Barry Keyes, vice-president of brand management for eTrust, said the Enterprise Service Provider program at CA will provide a way to train resellers and to contribute their technical expertise when CA can’t. “”We can provide some level of security knowledge,”” said Keyes. “”But when you integrate (security solutions) into the fabric of the enterprise, you need somebody that understands the business, understands the company’s policies, or can help create those policies — and that’s frequently a third party.””
At Kumar’s security keynote Monday, he said CA is trying to solve a “”very interesting problem that relates to concerns about privacy, intrusion and the rights of employers to look at information”” for monitoring purposes. Corporations have the right to monitor what goes on in their organizations — the problem is that sometimes it’s hard to figure out how much time spent monitoring Web browsing logs is too much.

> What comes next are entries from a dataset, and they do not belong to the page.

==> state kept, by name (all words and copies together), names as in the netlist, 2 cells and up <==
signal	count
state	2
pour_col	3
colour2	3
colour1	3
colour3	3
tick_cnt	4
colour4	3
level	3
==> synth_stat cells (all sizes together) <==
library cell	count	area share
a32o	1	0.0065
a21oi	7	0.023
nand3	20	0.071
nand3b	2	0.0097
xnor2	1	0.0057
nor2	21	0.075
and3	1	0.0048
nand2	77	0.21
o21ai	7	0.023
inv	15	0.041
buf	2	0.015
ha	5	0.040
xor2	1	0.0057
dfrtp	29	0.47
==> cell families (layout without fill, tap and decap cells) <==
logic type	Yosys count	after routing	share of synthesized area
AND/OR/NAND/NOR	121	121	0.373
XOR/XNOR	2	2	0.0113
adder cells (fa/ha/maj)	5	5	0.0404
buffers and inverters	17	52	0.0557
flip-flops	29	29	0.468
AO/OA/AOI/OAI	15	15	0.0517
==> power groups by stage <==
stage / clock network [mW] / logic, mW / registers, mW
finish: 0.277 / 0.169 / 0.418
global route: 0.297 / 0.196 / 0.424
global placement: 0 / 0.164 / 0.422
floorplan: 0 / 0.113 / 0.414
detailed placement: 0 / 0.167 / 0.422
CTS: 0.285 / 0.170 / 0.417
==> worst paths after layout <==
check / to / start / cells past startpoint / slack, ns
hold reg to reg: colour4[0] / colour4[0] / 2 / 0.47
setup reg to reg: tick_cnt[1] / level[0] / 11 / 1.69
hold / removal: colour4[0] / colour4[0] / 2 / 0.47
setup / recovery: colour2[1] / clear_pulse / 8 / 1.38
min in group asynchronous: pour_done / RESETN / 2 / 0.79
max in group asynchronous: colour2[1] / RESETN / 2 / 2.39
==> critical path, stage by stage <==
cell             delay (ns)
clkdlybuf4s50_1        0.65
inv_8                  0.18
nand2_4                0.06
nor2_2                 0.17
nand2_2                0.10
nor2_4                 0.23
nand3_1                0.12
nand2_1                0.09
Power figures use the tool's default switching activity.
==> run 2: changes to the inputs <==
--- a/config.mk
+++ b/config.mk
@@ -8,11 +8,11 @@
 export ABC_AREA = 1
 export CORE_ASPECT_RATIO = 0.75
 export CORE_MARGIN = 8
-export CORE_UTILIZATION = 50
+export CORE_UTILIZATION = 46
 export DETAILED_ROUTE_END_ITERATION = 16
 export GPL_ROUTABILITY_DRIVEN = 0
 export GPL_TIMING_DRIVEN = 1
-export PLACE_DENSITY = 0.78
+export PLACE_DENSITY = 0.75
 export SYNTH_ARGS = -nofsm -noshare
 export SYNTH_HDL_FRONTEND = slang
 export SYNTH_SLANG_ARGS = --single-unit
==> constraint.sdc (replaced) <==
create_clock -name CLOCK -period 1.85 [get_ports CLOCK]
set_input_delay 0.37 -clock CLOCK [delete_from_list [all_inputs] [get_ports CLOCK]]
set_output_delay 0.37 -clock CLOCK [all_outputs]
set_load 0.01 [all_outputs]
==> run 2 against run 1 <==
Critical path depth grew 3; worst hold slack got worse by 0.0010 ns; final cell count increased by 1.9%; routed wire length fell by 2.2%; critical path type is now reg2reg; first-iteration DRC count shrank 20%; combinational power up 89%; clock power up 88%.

“”We think there is a better way for companies to pick up abnormal behaviour,”” he said.
The eTrust solution offers a visual “”playback”” functionality which provides analysis and documentation capabilities. It also has five different visualization schemes, including a simpler iconic view and a more complex view where the user can “”walk through the building,”” Kumar said.
Once integrated with existing physical and IT systems, including audit logs, badge readers and human resource applications, the solution provides visualization of each individual’s access of physical facilities and information systems, along with time stamps. It also displays where access is authorized for the individual.